**Exercise**
Every line below from the one containing "usage [%] |" through the one containing "0 | 9.565 |" must be transcribed exactly. Omit all lines outside that stretch.

**Given information**
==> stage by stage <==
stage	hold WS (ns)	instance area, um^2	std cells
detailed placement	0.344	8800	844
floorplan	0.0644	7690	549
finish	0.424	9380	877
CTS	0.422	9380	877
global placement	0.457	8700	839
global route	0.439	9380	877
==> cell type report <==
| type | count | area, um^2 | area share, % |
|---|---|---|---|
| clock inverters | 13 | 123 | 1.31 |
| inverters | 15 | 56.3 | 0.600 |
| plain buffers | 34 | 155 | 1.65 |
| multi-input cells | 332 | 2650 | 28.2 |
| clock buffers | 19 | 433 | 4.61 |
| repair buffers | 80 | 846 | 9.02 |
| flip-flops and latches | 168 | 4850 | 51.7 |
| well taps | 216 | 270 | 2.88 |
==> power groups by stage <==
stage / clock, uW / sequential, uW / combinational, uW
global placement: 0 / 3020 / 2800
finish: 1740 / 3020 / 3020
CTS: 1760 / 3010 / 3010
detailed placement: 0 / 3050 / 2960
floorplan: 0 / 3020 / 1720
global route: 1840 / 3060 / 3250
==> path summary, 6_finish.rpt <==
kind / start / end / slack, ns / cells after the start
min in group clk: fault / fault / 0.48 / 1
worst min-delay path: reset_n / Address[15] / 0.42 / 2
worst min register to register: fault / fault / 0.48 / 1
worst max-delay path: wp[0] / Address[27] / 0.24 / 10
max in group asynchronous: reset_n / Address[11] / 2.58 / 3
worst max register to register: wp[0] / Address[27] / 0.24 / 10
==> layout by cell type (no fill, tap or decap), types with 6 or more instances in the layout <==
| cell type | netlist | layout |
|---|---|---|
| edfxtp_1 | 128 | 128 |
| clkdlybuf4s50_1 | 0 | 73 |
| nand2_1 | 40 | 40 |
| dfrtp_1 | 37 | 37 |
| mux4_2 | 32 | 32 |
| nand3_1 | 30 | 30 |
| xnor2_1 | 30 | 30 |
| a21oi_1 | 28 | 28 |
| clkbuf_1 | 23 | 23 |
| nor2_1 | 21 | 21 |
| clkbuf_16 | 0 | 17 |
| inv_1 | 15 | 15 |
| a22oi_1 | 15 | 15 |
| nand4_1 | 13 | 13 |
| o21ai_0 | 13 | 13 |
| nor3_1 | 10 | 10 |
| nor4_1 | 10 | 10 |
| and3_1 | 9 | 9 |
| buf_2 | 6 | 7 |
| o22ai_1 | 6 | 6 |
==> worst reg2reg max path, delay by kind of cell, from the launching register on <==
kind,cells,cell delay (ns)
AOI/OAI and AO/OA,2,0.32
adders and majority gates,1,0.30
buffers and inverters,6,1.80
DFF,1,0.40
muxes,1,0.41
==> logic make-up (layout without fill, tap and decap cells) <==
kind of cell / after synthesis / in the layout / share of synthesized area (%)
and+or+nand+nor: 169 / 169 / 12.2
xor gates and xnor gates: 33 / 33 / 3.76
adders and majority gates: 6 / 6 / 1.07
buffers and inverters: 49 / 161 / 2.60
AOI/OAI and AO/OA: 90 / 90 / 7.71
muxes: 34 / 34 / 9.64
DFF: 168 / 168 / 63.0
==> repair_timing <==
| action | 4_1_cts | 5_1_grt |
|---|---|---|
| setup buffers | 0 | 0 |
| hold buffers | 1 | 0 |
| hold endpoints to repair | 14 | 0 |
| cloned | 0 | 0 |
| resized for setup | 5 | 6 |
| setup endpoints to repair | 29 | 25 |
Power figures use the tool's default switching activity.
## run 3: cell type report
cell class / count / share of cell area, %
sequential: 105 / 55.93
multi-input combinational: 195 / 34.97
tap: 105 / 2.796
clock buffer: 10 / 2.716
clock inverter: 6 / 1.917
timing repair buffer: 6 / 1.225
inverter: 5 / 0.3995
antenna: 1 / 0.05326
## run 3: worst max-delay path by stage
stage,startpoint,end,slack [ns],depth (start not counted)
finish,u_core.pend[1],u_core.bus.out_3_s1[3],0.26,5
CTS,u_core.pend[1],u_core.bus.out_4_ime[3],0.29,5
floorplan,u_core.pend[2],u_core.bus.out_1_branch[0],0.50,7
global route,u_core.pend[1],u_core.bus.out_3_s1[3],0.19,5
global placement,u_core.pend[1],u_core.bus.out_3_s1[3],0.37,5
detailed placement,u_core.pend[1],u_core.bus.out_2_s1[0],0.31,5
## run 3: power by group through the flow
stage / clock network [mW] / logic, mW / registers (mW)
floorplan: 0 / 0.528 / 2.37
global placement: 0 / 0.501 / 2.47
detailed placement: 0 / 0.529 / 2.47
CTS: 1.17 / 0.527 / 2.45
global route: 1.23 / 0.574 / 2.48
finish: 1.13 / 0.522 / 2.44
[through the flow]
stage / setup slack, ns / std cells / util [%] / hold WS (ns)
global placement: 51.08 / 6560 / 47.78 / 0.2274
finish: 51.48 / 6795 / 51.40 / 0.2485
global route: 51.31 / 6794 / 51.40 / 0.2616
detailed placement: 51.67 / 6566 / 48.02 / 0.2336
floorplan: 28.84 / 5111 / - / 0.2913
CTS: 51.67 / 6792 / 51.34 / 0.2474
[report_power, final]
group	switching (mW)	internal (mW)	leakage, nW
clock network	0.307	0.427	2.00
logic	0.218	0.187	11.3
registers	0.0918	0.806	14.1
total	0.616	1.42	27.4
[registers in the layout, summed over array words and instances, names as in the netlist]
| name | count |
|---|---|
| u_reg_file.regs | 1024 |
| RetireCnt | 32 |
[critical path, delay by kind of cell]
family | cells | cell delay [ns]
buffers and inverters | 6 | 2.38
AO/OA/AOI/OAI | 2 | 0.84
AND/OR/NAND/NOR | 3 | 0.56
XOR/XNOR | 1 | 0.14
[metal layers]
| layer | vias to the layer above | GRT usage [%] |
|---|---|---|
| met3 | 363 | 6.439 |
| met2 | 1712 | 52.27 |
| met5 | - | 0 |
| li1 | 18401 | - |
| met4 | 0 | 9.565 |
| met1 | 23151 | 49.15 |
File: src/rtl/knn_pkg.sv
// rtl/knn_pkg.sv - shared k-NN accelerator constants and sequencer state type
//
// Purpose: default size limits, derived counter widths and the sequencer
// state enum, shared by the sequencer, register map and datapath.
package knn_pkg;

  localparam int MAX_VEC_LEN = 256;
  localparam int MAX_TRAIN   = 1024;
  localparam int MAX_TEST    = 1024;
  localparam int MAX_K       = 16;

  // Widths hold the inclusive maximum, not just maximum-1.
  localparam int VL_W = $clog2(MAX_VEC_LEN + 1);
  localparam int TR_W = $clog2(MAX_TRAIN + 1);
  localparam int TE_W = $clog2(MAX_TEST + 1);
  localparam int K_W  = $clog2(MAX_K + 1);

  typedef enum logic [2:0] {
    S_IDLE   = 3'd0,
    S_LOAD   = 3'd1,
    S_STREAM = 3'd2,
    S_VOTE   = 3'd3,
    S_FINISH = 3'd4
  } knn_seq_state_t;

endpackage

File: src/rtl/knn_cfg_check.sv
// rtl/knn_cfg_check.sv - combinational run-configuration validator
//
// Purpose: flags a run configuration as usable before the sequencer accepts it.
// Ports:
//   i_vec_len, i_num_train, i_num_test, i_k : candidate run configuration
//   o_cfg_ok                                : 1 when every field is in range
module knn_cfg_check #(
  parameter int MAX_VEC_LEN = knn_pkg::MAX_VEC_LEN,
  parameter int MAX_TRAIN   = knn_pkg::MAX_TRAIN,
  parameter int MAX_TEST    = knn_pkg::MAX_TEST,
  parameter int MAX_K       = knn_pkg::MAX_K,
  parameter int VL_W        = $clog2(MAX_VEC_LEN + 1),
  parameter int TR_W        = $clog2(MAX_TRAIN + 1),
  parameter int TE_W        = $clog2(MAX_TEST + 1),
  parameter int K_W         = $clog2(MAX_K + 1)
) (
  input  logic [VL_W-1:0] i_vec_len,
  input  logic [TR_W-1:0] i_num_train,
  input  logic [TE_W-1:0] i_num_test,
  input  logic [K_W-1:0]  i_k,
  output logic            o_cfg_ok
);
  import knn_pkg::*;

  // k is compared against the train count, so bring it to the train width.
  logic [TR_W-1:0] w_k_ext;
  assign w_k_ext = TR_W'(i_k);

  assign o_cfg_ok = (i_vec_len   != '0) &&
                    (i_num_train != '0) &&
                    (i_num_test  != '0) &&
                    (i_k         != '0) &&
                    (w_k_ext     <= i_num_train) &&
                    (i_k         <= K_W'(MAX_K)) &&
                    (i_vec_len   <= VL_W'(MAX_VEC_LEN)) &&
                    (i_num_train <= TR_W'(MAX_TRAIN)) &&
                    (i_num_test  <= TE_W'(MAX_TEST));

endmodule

**Expected output**
| layer | vias to the layer above | GRT usage [%] |
|---|---|---|
| met3 | 363 | 6.439 |
| met2 | 1712 | 52.27 |
| met5 | - | 0 |
| li1 | 18401 | - |
| met4 | 0 | 9.565 |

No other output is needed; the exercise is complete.